A separate area of active research involves how the cyanobacterial clock is regulated and, in particular, reset in response to changes in light. People had thought clock resetting was a complex, regulated pathway, LiWang says, but it turns out to be simpler.

In one study, Rust and O’Shea, together with University of California, San Diego, biological sciences professor Susan S. Golden, demonstrated in 2011 that light-induced resetting of the cyanobacterial clock is associated with changes in cellular amounts of adeno­sine triphosphate (ATP) and its precursor adenosine diphosphate (ADP) (Science, DOI: 10.1126/science.1197243). If dusk happens early or there is some other light interruption, cyanobacteria stop making ATP, ADP builds up, and the clock moves into nighttime mode. LiWang’s work suggests that the mechanism involves ADP wedging apart the CI ring to promote KaiB binding.

More recently, Golden’s lab has also demonstrated another link between light and clock regulation.
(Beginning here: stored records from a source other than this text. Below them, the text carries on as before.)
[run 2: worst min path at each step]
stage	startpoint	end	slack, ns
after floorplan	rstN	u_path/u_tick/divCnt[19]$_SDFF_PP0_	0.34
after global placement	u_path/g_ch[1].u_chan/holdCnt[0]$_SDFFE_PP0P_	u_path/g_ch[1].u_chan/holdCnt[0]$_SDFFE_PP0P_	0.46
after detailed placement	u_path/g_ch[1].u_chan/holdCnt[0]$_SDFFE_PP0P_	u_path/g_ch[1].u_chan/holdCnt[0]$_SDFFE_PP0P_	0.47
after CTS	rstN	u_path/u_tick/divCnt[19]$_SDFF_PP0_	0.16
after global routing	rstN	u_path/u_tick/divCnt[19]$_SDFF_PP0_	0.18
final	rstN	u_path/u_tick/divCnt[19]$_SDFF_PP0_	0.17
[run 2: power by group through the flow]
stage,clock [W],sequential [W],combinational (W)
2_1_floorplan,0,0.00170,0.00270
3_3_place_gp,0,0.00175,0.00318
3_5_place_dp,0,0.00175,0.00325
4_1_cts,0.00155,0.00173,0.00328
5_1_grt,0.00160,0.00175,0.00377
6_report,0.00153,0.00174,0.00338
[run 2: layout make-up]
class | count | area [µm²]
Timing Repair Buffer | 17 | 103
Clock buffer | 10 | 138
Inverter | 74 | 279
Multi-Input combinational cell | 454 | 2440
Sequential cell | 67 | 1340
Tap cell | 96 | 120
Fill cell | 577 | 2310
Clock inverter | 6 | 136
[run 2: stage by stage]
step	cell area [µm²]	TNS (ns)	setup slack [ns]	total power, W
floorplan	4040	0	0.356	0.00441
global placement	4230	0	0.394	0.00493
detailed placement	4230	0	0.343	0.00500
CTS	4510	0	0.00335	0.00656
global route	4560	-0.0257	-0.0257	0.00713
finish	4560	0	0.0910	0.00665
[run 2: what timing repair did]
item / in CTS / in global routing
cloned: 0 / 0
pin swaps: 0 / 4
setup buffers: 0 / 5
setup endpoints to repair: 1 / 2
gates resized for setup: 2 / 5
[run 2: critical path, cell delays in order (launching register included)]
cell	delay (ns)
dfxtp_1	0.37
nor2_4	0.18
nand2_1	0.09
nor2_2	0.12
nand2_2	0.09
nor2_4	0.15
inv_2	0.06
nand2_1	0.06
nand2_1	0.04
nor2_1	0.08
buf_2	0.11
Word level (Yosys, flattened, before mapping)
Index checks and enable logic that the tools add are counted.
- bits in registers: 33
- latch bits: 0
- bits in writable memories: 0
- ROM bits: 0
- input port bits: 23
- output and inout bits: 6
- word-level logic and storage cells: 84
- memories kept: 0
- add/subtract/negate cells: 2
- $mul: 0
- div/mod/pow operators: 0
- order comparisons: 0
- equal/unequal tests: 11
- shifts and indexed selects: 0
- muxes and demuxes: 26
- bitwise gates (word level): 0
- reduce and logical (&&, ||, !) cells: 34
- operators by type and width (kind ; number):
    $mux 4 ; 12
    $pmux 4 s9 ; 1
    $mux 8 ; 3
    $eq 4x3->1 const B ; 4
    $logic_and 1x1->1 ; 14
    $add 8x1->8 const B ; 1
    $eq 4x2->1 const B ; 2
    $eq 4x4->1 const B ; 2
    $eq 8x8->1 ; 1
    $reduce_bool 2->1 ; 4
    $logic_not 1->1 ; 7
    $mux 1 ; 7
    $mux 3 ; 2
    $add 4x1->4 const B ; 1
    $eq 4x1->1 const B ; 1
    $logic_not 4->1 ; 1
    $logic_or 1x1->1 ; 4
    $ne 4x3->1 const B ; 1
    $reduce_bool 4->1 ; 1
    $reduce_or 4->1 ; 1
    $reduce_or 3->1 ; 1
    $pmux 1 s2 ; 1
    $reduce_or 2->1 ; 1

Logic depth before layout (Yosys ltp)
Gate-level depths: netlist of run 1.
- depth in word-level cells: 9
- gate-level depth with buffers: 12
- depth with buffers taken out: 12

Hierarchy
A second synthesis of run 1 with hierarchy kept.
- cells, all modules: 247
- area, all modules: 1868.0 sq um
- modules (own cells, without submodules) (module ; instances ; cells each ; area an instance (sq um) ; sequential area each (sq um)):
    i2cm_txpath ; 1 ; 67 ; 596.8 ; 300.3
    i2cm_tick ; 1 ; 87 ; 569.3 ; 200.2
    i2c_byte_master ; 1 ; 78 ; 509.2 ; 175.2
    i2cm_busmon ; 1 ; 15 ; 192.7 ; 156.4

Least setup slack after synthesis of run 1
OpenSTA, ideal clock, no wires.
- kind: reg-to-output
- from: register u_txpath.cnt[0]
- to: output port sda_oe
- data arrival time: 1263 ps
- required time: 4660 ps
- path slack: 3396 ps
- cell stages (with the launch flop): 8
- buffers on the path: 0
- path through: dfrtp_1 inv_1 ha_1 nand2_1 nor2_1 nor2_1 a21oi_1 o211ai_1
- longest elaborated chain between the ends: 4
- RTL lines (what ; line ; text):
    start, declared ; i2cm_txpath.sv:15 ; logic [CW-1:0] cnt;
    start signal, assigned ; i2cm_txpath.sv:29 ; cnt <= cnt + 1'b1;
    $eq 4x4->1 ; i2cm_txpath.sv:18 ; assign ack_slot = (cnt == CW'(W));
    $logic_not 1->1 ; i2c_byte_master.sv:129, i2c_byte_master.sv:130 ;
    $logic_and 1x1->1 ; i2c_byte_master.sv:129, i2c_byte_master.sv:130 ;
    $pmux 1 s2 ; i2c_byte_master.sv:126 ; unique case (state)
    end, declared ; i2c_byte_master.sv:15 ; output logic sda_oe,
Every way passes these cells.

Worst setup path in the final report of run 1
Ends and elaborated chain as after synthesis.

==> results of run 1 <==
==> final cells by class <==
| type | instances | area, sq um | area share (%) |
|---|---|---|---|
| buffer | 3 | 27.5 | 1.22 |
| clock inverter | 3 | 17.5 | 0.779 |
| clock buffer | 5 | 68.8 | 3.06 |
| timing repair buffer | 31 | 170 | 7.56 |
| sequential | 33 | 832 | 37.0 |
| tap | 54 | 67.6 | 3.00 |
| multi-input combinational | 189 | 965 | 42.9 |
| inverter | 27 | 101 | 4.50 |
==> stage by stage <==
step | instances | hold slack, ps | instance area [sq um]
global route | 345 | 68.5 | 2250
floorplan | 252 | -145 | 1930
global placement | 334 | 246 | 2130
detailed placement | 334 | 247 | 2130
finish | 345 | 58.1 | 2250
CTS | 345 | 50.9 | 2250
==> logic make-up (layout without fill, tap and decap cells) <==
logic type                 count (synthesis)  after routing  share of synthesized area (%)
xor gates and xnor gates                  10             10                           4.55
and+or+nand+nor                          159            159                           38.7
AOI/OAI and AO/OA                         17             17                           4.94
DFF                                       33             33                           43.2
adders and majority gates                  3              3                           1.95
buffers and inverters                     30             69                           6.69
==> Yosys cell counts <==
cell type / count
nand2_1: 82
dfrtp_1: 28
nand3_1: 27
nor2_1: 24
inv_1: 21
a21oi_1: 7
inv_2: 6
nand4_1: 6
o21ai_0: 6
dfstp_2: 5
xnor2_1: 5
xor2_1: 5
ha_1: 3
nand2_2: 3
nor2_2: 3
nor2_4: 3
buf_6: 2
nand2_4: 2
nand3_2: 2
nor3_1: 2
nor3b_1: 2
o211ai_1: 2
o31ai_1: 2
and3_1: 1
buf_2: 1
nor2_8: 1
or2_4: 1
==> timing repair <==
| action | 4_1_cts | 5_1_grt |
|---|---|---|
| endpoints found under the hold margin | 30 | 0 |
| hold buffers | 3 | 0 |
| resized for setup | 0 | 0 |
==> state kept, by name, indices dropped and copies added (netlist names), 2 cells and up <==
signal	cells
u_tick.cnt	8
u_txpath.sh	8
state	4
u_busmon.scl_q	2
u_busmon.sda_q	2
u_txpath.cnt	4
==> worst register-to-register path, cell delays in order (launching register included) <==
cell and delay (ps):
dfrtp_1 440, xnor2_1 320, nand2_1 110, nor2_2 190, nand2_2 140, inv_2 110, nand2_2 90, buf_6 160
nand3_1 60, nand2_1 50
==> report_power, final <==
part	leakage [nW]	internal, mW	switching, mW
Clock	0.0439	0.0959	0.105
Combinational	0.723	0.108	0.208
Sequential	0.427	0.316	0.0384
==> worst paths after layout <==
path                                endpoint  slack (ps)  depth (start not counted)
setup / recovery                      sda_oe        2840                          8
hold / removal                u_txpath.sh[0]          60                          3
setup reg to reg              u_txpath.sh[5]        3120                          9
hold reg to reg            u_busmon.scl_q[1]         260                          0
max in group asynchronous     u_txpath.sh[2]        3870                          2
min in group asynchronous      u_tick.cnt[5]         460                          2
File: src/rtl/prc_pkg.sv
package prc_pkg;

    typedef enum logic [1:0] {
        ST_OFF     = 2'd0,
        ST_HOLDOFF = 2'd1,
        ST_ARMED   = 2'd2,
        ST_FIRE    = 2'd3
    } prc_state_t;

endpackage

File: src/rtl/prc_err_tracker.sv
module prc_err_tracker #(
    parameter int ERR_W    = 5,
    parameter int ERR_CEIL = 31,
    parameter int INC_STEP = 1,
    parameter int DEC_STEP = 2
) (
    input  logic             clk,
    input  logic             rst,
    input  logic             tick,
    input  logic             ok,
    input  logic             clear,
    output logic [ERR_W-1:0] err_q,
    output logic [ERR_W-1:0] err_next
);
    localparam logic [ERR_W:0]   UP_STEP  = (ERR_W+1)'(INC_STEP);
    localparam logic [ERR_W:0]   CEIL_EXT = (ERR_W+1)'(ERR_CEIL);
    localparam logic [ERR_W-1:0] DN_STEP  = ERR_W'(DEC_STEP);

    logic [ERR_W:0] up_sum;

    // Score after this cycle's strobe, before any clear
    always_comb begin
        up_sum   = {1'b0, err_q} + UP_STEP;
        err_next = err_q;
        if (tick) begin
            if (ok) begin
                err_next = (err_q >= DN_STEP) ? (err_q - DN_STEP) : '0;
            end else begin
                err_next = (up_sum > CEIL_EXT) ? CEIL_EXT[ERR_W-1:0] : up_sum[ERR_W-1:0];
            end
        end
    end

    always_ff @(posedge clk) begin
        if (rst || clear) begin
            err_q <= '0;
        end else begin
            err_q <= err_next;
        end
    end

endmodule

File: src/rtl/prc_hold_timer.sv
module prc_hold_timer #(
    parameter int CNT_W = 4
) (
    input  logic             clk,
    input  logic             rst,
    input  logic             tick,
    input  logic             clear,
    input  logic [CNT_W-1:0] limit,
    output logic [CNT_W-1:0] hold_q,
    output logic             elapsed
);
    logic [CNT_W-1:0] hold_next;

    always_comb begin
        hold_next = hold_q;
        if (tick && (hold_q < limit)) begin
            hold_next = hold_q + 1'b1;
        end
        elapsed = (hold_next >= limit);
    end

    // Starts saturated so the first decision is not held off
    always_ff @(posedge clk) begin
        if (rst) begin
            hold_q <= '1;
        end else if (clear) begin
            hold_q <= '0;
        end else begin
            hold_q <= hold_next;
        end
    end

endmodule

File: src/rtl/prc_decide_fsm.sv
module prc_decide_fsm
    import prc_pkg::*;
(
    input  logic clk,
    input  logic rst,
    input  logic enable,
    input  logic err_over,
    input  logic hold_done,
    output logic fire_now,
    output logic req
);
    prc_state_t state_q, state_d;

    function automatic prc_state_t pick(input logic en, input logic over, input logic done);
        if (!en) begin
            return ST_OFF;
        end else if (over && done) begin
            return ST_FIRE;
        end else if (done) begin
            return ST_ARMED;
        end
        return ST_HOLDOFF;
    endfunction

    // Next-state logic: every state re-evaluates from updated counters
    always_comb begin
        state_d = state_q;
        unique case (state_q)
            ST_OFF:     state_d = pick(enable, err_over, hold_done);
            ST_HOLDOFF: state_d = pick(enable, err_over, hold_done);
            ST_ARMED:   state_d = pick(enable, err_over, hold_done);
            ST_FIRE:    state_d = pick(enable, err_over, hold_done);
            default:    state_d = ST_OFF;
        endcase
    end

    // State register
    always_ff @(posedge clk) begin
        if (rst) begin
            state_q <= ST_OFF;
        end else begin
            state_q <= state_d;
        end
    end

    // Outputs
    always_comb begin
        fire_now = (state_d == ST_FIRE);
        req      = (state_q == ST_FIRE);
    end

endmodule

File: src/rtl/phase_resync_ctrl.sv
module phase_resync_ctrl #(
    parameter int FIELD_W  = 4,
    parameter int ERR_W    = 5,
    parameter int ERR_CEIL = 31,
    parameter int INC_STEP = 1,
    parameter int DEC_STEP = 2
) (
    input  logic                 clk,
    input  logic                 rst,
    input  logic                 resync_en,
    input  logic [2*FIELD_W-1:0] cfg_byte,
    input  logic                 stage2_tick,
    input  logic                 id_ok,
    input  logic                 ch1_tick,
    output logic                 resync_req
);
    logic [FIELD_W-1:0] thr_field;
    logic [FIELD_W-1:0] hold_field;
    logic [ERR_W-1:0]   err_cnt;
    logic [ERR_W-1:0]   err_next;
    logic [FIELD_W-1:0] hold_cnt;
    logic               hold_done;
    logic               err_over;
    logic               fire_now;

    assign thr_field  = cfg_byte[FIELD_W-1:0];
    assign hold_field = cfg_byte[2*FIELD_W-1:FIELD_W];
    assign err_over   = (err_next > ERR_W'(thr_field));

    prc_err_tracker #(
        .ERR_W   (ERR_W),
        .ERR_CEIL(ERR_CEIL),
        .INC_STEP(INC_STEP),
        .DEC_STEP(DEC_STEP)
    ) i_err (
        .clk     (clk),
        .rst     (rst),
        .tick    (stage2_tick),
        .ok      (id_ok),
        .clear   (fire_now),
        .err_q   (err_cnt),
        .err_next(err_next)
    );

    prc_hold_timer #(
        .CNT_W(FIELD_W)
    ) i_hold (
        .clk    (clk),
        .rst    (rst),
        .tick   (ch1_tick),
        .clear  (fire_now),
        .limit  (hold_field),
        .hold_q (hold_cnt),
        .elapsed(hold_done)
    );

    prc_decide_fsm i_fsm (
        .clk      (clk),
        .rst      (rst),
        .enable   (resync_en),
        .err_over (err_over),
        .hold_done(hold_done),
        .fire_now (fire_now),
        .req      (resync_req)
    );

endmodule
$ cat config.mk
export PLATFORM = sky130hd
export DESIGN_NAME = sram_pg_ctrl
export DESIGN_NICKNAME = d
export VERILOG_FILES = /design/src/rtl/sram_pg_pkg.sv /design/src/rtl/sram_cycle_timer.sv /design/src/rtl/sram_page_track.sv /design/src/rtl/sram_pg_ctrl.sv
export SDC_FILE = /design/constraint.sdc
export NUM_CORES = 1
export LEC_CHECK = 0
export BUFFER_PORTS_ARGS = -buffer_cell sky130_fd_sc_hd__clkbuf_2
export CORE_MARGIN = 5
export CORE_UTILIZATION = 54
export DETAILED_ROUTE_END_ITERATION = 7
export PLACE_DENSITY_LB_ADDON = 0.2
export RECOVER_POWER = 25
export SYNTH_ARGS = -nofsm -noshare
export SYNTH_HDL_FRONTEND = slang
export SYNTH_SLANG_ARGS = --single-unit
export TNS_END_PERCENT = 100
$ cat constraint.sdc
create_clock -name clk -period 1.9 [get_ports clk]
set_clock_uncertainty 0.05 [all_clocks]
set_input_delay 0 -clock clk [delete_from_list [all_inputs] [get_ports clk]]
set_output_delay 0 -clock clk [all_outputs]
set_load 0.05 [all_outputs]
$ cat src/rtl/sram_pg_pkg.sv
package sram_pg_pkg;
   typedef enum logic [2:0] {
      ST_IDLE,
      ST_READ,
      ST_TURN,
      ST_WRITE,
      ST_HOLD
   } ctl_state_e;
endpackage

$ cat src/rtl/sram_cycle_timer.sv
module sram_cycle_timer #(
   parameter int CNT_W = 3
) (
   input  logic             clk,
   input  logic             rst_n,
   input  logic             load,
   input  logic [CNT_W-1:0] load_val,
   output logic             zero
);
   logic [CNT_W-1:0] cnt_q;

   always_ff @(posedge clk) begin
      if (!rst_n)
         cnt_q <= '0;
      else if (load)
         cnt_q <= load_val;
      else if (cnt_q != '0)
         cnt_q <= cnt_q - 1'b1;
   end

   assign zero = (cnt_q == '0);
endmodule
Onset of darkness causes oxidation of cellular plastoquinones, which play a key role in photosynthesis. Oxidized plastoquinones bind to KaiA, inhibiting its interaction with CII and promoting dephosphorylation (Proc. Natl. Acad. Sci. USA, DOI: 10.1073/pnas.1216401109). “There is a lot of evidence now that the KaiABC system is taking in information about the metabolic state of the cell to set the clock time,” Rust says.

One issue that remains a mystery is just how the proteins stay tuned to a 24-hour cycle. An extraordinary feature of the Kai protein system is that if you just put the three proteins in a test tube with some ATP, on their own they will set up a 24-hour oscillation.

And the system is remarkably sluggish, at least compared with other protein machinery. “If you think about the time it usually takes for protein-protein collisions or catalysis, this is orders of magnitude slower,” Rust says. “Evolution was trying to make the rate constant be a particular value rather than trying to just make it be fast,” as we would normally expect for enzyme catalysis, Rust says.

Some of that built-in timing hinges on slow CII phosphorylation, although why it is so slow remains to be determined. Another component of timing is likely KaiB, which exists as a tetramer in solution but binds to CI as a dimer and may also have a monomer state. The equilibrium among KaiB tetramer, dimer, and monomer is probably a key component of clock timing, LiWang says.

KaiC is also an ATPase that converts ATP to ADP. That ATPase activity is necessary for clock function, and it is slow. Rust is working to understand the role that it plays in determining clock timekeeping.

The details of the cyanobacterial clock may lead to new insights into the mammalian clock, Egli says. Some researchers believe the human clock runs on some sort of transcription or translation feedback loop, as scientists formerly thought about cyanobacteria. Do other organisms also have biochemical clocks programmed to keep time intrinsically? That’s a study for another day.